The winter for the Opposition would become prolonged if the Modi government introduces, against all odds, the One Nation, One Election scheme and implements the constitutionally mandated delimitation process. Issues with a pan-India echo would overwhelm local ones if Lok Sabha and Assembly elections are held simultaneously. ONOE will be advantageous to national parties, among whom the BJP is the most dominant, and disadvantageous to regional parties, which together occupy substantial Opposition space.
This space will further shrink after delimitation on the basis of population is conducted. This is because it will reduce the number of seats that Kerala, Tamil Nadu, Telangana, Karnataka, Punjab and Andhra Pradesh currently have in the Lok Sabha. These states are bastions of regional parties. It will, conversely, increase the Lok Sabha seats of north Indian states, where the BJP deploys Hindutva against religious minorities, particularly Muslims, with telling electoral and social consequences.
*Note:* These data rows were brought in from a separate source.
What follows belongs to an exercise in optimizing a design on an open flow for small area, a short achievable clock period and few clock cycles; a production flow would make more cautious choices. The RTL was checked by simulation tests, not by an equivalence proof against the original design. Power and IR drop assume default switching activity.

<file path="flow/config.mk">
export PLATFORM = sky130hd
export DESIGN_NAME = square_multiply_modexp_trace
export DESIGN_NICKNAME = square_multiply_modexp_trace
export VERILOG_FILES = /design/flow/design.v
export SDC_FILE = /design/flow/constraint.sdc
export NUM_CORES = 4
export LEC_CHECK = 0
export CAP_MARGIN = 20
export CORE_MARGIN = 2
export CORE_UTILIZATION = 45
export CTS_BUF_LIST = sky130_fd_sc_hd__clkbuf_8
export CTS_CLUSTER_SIZE = 8
export PLACE_DENSITY = 0.7
export SETUP_SLACK_MARGIN = 5
export SLEW_MARGIN = 20
</file>
<file path="flow/constraint.sdc">
create_clock -name core_clock -period 11.0 [get_ports {i_clk}]
set_input_delay 2.2000 -clock core_clock [delete_from_list [all_inputs] [get_ports {i_clk}]]
set_output_delay 2.2000 -clock core_clock [all_outputs]
set_load 0.01 [all_outputs]
</file>
<file path="flow/design.v">
package smme_pkg;
    localparam int unsigned FIELD_W = 32;
    localparam int unsigned ROW_W   = 5;
    typedef struct packed {
        logic [FIELD_W-1:0] base;
        logic [FIELD_W-1:0] expo;
        logic [FIELD_W-1:0] modulus;
        logic [5:0]         top;
        logic               empty;
    } t_job;
endpackage
module smme_step #(
    parameter int ARCH = 2
) (
    input  logic [33:0] i_a,
    input  logic [31:0] i_d,
    input  logic [31:0] i_m,
    output logic [31:0] o_r
);
    logic [34:0] w_s;
    logic [33:0] w_m3;
    logic [35:0] w_d1, w_d2, w_d3, w_d4;
    logic        w_c0, w_c1, w_c2, w_c3, w_c4, w_c5;
    smme_add #(35, ARCH) u_s (
        .i_a({1'b0, i_a}), .i_b({3'b000, i_d}), .i_c(1'b0),
        .o_s(w_s), .o_co(w_c0));
    smme_add #(34, ARCH) u_m3 (
        .i_a({2'b00, i_m}), .i_b({1'b0, i_m, 1'b0}), .i_c(1'b0),
        .o_s(w_m3), .o_co(w_c5));
    smme_add #(36, ARCH) u_d1 (
        .i_a({1'b0, w_s}), .i_b(~{4'b0000, i_m}), .i_c(1'b1),
        .o_s(w_d1), .o_co(w_c1));
    smme_add #(36, ARCH) u_d2 (
        .i_a({1'b0, w_s}), .i_b(~{3'b000, i_m, 1'b0}), .i_c(1'b1),
        .o_s(w_d2), .o_co(w_c2));
    smme_add #(36, ARCH) u_d3 (
        .i_a({1'b0, w_s}), .i_b(~{2'b00, w_m3}), .i_c(1'b1),
        .o_s(w_d3), .o_co(w_c3));
    smme_add #(36, ARCH) u_d4 (
        .i_a({1'b0, w_s}), .i_b(~{2'b00, i_m, 2'b00}), .i_c(1'b1),
        .o_s(w_d4), .o_co(w_c4));
    assign o_r = !w_d4[35] ? w_d4[31:0] :
                 !w_d3[35] ? w_d3[31:0] :
                 !w_d2[35] ? w_d2[31:0] :
                 !w_d1[35] ? w_d1[31:0] : w_s[31:0];
endmodule
module smme_add #(
    parameter int W = 32,
    parameter int ARCH = 1
) (
    input  logic [W-1:0] i_a,
    input  logic [W-1:0] i_b,
    input  logic         i_c,
    output logic [W-1:0] o_s,
    output logic         o_co
);
    logic [W-1:0] p, g, G, P;
    always_comb begin
        p = i_a ^ i_b;
        g = i_a & i_b;
        g[0] = g[0] | (p[0] & i_c);
        G = g;
        P = p;
        if (ARCH == 0) begin
            for (int i = 1; i < W; i++) begin
                G[i] = G[i] | (P[i] & G[i-1]);
                P[i] = P[i] & P[i-1];
            end
        end else if (ARCH == 1) begin
            for (int l = 0; (1 << l) < W; l++)
                for (int i = (2 << l) - 1; i < W; i += (2 << l)) begin
                    G[i] = G[i] | (P[i] & G[i - (1 << l)]);
                    P[i] = P[i] & P[i - (1 << l)];
                end
            for (int l = 6; l >= 0; l--)
                for (int i = 3 * (1 << l) - 1; i < W; i += (2 << l)) begin
                    G[i] = G[i] | (P[i] & G[i - (1 << l)]);
                    P[i] = P[i] & P[i - (1 << l)];
                end
        end else if (ARCH == 2) begin
            for (int l = 0; (1 << l) < W; l++)
                for (int i = 0; i < W; i++)
                    if ((i >> l) & 1) begin
                        G[i] = G[i] | (P[i] & G[((i >> l) << l) - 1]);
                        P[i] = P[i] & P[((i >> l) << l) - 1];
                    end
        end else begin
            for (int l = 0; (1 << l) < W; l++)
                for (int i = W - 1; i >= (1 << l); i--) begin
                    G[i] = G[i] | (P[i] & G[i - (1 << l)]);
                    P[i] = P[i] & P[i - (1 << l)];
                end
        end
        o_s[0] = p[0] ^ i_c;
        for (int i = 1; i < W; i++) o_s[i] = p[i] ^ G[i-1];
        o_co = G[W-1];
    end
endmodule
module square_multiply_modexp_trace #(
    parameter int unsigned EXP_WIDTH = 32,
    parameter int unsigned MOD_WIDTH = 32
) (
    input  logic         i_clk,
    input  logic         i_rst_n,
    input  logic         s_axis_tvalid,
    output logic         s_axis_tready,
    input  logic [95:0]  s_axis_tdata,
    output logic         m_axis_tvalid,
    input  logic         m_axis_tready,
    output logic [71:0]  m_axis_tdata,
    output logic         m_axis_tuser,
    output logic         m_axis_tlast
);
    logic q_idle, q_red, q_sqr, q_mul;
    logic [31:0] r_m;      
    logic [32:0] r_e;      
    logic        r_ez;     
    logic [31:0] r_b;      
    logic [31:0] r_acc;    
    logic [31:0] r_sq;     
    logic [31:0] r_p2;     
    logic [31:0] r_p3;     
    logic [3:0]  r_cnt;    
    logic        r_pre2;   
    logic        r_pre3;   
    logic [4:0]  r_row;
    logic        r_valid, r_bit, r_last, r_user;
    logic        r_as4, r_aa4, r_aa2, r_as2;
    logic        r_da, r_ds, r_d2, r_d3;
    logic [1:0]  r_rd;
    logic [33:0] w_a;
    logic [31:0] w_d, w_res;
    assign w_a = ({34{r_as4}} & {r_sq, 2'b00}) | ({34{r_aa4}} & {r_acc, 2'b00})
               | ({34{r_aa2}} & {1'b0, r_acc, 1'b0}) | ({34{r_as2}} & {1'b0, r_sq, 1'b0});
    assign w_d = ({32{r_da}} & r_acc) | ({32{r_ds}} & r_sq)
               | ({32{r_d2}} & r_p2) | ({32{r_d3}} & r_p3) | {30'd0, r_rd};
    smme_step u_step (.i_a(w_a), .i_d(w_d), .i_m(r_m), .o_r(w_res));
    logic [31:0] w_src;
    logic [3:0]  w_lead, w_next;
    logic [1:0]  w_dn;
    logic        w_pre, w_last;
    assign w_src = q_sqr ? r_acc : r_b;            
    assign w_pre = r_pre2 | r_pre3;
    always_comb begin
        w_lead = 4'd0;
        for (int k = 1; k < 16; k++)
            if (w_src[2*k +: 2] != 2'b00) w_lead = 4'(k);
    end
    assign w_last = !w_pre && r_cnt == 4'd0;
    assign w_next = r_pre3 ? w_lead : r_cnt - 4'd1;
    assign w_dn   = w_src[2*w_next +: 2];
    logic w_op, w_hold, w_run, w_end, w_empty, w_tomul, w_emit, w_done, w_gosq, w_skip;
    logic w_ebit, w_elast;
    assign w_ebit  = r_e[32];                      
    assign w_elast = (r_e[31:0] == 32'h8000_0000);   
    assign w_op    = q_red | q_sqr | q_mul;
    assign w_hold  = r_valid && !m_axis_tready;    
    assign w_run   = w_op && !w_hold && !(q_red && w_last && !w_ebit && !r_ez);
    assign w_end   = w_run && w_last;
    assign w_empty = q_red && r_ez;                
    assign w_tomul = q_sqr && w_ebit;
    assign w_emit  = w_end && !w_tomul;            
    assign w_done  = w_emit && (w_empty || w_elast);   
    assign w_gosq  = w_emit && !w_done;
    assign w_skip  = q_red && !w_ebit && !r_ez;
    always_ff @(posedge i_clk) begin
        if (q_idle) begin
            r_m   <= s_axis_tdata[95:64];
            r_e   <= {s_axis_tdata[63:32], 1'b1};
            r_ez  <= (s_axis_tdata[63:32] == 32'd0);
            r_b   <= s_axis_tdata[31:0];
            r_cnt <= 4'd15;
            r_pre2 <= 1'b0;
            r_pre3 <= 1'b0;
            {r_as4, r_aa4, r_aa2, r_as2} <= 4'b0000;
            {r_da, r_ds, r_d2, r_d3} <= 4'b0000;
            r_rd <= (s_axis_tdata[63:32] != 32'd0) ? s_axis_tdata[31:30] : 2'b00;
        end else begin
            if (w_skip || w_gosq) r_e <= {r_e[31:0], 1'b0};
            if (q_sqr && r_pre2 && r_row == 5'd0) r_b <= r_acc;
            if (w_run) begin
                r_pre2 <= w_end;
                r_pre3 <= r_pre2;
                r_cnt  <= w_next;
                r_rd   <= 2'b00;
                if (w_end) begin
                    {r_as4, r_aa4} <= 2'b00;
                    r_aa2 <= w_gosq;
                    r_as2 <= w_tomul;
                    {r_da, r_ds, r_d2, r_d3} <= 4'b0000;
                end else if (r_pre2) begin
                    {r_da, r_ds} <= {q_sqr, q_mul};
                    {r_d2, r_d3} <= 2'b00;
                end else begin
                    r_as4 <= q_sqr && !r_pre3;
                    r_aa4 <= !q_sqr && !r_pre3;
                    {r_aa2, r_as2} <= 2'b00;
                    r_da <= q_sqr && w_dn == 2'd1;
                    r_ds <= q_mul && w_dn == 2'd1;
                    r_d2 <= !q_red && w_dn == 2'd2;
                    r_d3 <= !q_red && w_dn == 2'd3;
                    r_rd <= (q_red && !r_ez) ? w_dn : 2'b00;
                end
            end
        end
        if (w_run) begin
            if (r_pre2) begin
                r_p2 <= w_res;
            end else if (r_pre3) begin
                r_p3 <= w_res;
            end else if (q_sqr) begin
                r_sq <= w_res;
                if (w_end) r_acc <= w_res;
            end else begin
                r_acc <= w_res;
            end
        end
        if (w_emit) begin
            r_bit  <= !w_empty && (q_red || q_mul);
            r_row  <= q_red ? 5'd0 : r_row + 5'd1;
            r_last <= w_done;
            r_user <= w_empty;
        end
        if (!i_rst_n) begin
            q_idle  <= 1'b1;
            q_red   <= 1'b0;
            q_sqr   <= 1'b0;
            q_mul   <= 1'b0;
            r_valid <= 1'b0;
        end else begin
            r_valid <= w_emit || w_hold;
            if (q_idle && s_axis_tvalid) begin
                q_idle <= 1'b0;
                q_red  <= 1'b1;
            end
            if (w_end) begin
                q_red  <= 1'b0;
                q_sqr  <= w_gosq;
                q_mul  <= w_tomul;
                q_idle <= w_done;
            end
        end
    end
    assign s_axis_tready = q_idle;
    assign m_axis_tvalid = r_valid;
    assign m_axis_tdata  = {2'b00, r_row, r_acc,
                            (r_row == 5'd0) ? {31'd0, !r_user} : r_sq, r_bit};
    assign m_axis_tuser  = r_user;
    assign m_axis_tlast  = r_last;
endmodule
</file>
The Opposition identifies Hindutva, or the politics of hate, and the flawed conduct of elections, labelled as vote-chori, as its principal challenges. To tackle them, Gandhi embarked on the Bharat Jodo Yatra in 2023 and, more recently, in Bihar, on the Voter Adhikar Rally. Both drew crowds, but do not seem to have altered the national consciousness.
Yatras are the preferred Indian method of political mobilisation. Only two of these were resoundingly successful, with a pan-India sweep—the Mahatma’s Dandi March in 1930 and, seven decades later, L.K. Advani’s rath yatra. Both were designed to break laws, triggering intense excitement and goading people into defying the establishment and changing the status quo.
The Bharat Jodo Yatra, in contrast, sought to tap into the spirit of tolerance supposedly inherent in Indians. After passing through a village or city, Gandhi’s walkathon left behind for its residents a memory and a noble intent to reflect upon—but without giving them a blueprint for action. He failed to create symbols articulating the idea of India as an inclusive, pluralist, democratic society, in contrast to the homogenising and exclusivist project of Hindutva.
Gandhi’s failure to build a movement against Hindutva can be located in his dynastic background. Academic Kanchan Chandra’s Democratic Dynasties: State, Party and Family in Contemporary Indian Politics persuasively argues against simplistically perceiving political dynasties as a backsliding of democratic values. But the relatively privileged, insulated lives of dynasts do not whet their hunger for street politics and deprive them of the experience required to master the grammar of launching enduring political movements.
Critics will likely argue that in the neo-liberal economic order, Indians are inclined towards the politics of transaction—direct benefit transfer, subsidies, etc.—rather than the politics of agitation and movement. This isn’t true. Recall the protests against the Citizenship Amendment Act, the dilution of the Scheduled Castes and the Scheduled Tribes (Prevention of Atrocities) Act, and the corporate-friendly farm laws. The Opposition failed to build upon them.
It would be inviting its own decimation if it still cannot harness the disquiet over its own slogan of vote-chori or the new labour codes to build a movement. Without it, the Opposition’s future will depend on the vagary of someone from the NDA stable doing to it what Nitish Kumar did to the INDIA bloc.
The author is a senior journalist and writer of Bhima Koregaon: Challenging Caste.